* Available data
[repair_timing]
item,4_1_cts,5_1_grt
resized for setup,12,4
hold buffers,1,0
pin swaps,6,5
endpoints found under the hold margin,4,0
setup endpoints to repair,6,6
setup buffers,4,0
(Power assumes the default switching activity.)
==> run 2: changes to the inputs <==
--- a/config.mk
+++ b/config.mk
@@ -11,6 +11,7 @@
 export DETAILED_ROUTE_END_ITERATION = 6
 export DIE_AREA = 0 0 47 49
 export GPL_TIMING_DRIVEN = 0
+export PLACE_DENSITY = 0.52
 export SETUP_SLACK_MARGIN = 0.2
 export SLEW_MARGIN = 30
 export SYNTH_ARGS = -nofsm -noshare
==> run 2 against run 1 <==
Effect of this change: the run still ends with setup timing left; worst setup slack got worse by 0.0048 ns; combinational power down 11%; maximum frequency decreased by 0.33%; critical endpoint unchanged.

* What is needed
Could you retype each record exactly as it appears?

* Solution to this problem
[repair_timing]
item,4_1_cts,5_1_grt
resized for setup,12,4
hold buffers,1,0
pin swaps,6,5
endpoints found under the hold margin,4,0
setup endpoints to repair,6,6
setup buffers,4,0
(Power assumes the default switching activity.)
==> run 2: changes to the inputs <==
--- a/config.mk
+++ b/config.mk
@@ -11,6 +11,7 @@
 export DETAILED_ROUTE_END_ITERATION = 6
 export DIE_AREA = 0 0 47 49
 export GPL_TIMING_DRIVEN = 0
+export PLACE_DENSITY = 0.52
 export SETUP_SLACK_MARGIN = 0.2
 export SLEW_MARGIN = 30
 export SYNTH_ARGS = -nofsm -noshare
==> run 2 against run 1 <==
Effect of this change: the run still ends with setup timing left; worst setup slack got worse by 0.0048 ns; combinational power down 11%; maximum frequency decreased by 0.33%; critical endpoint unchanged.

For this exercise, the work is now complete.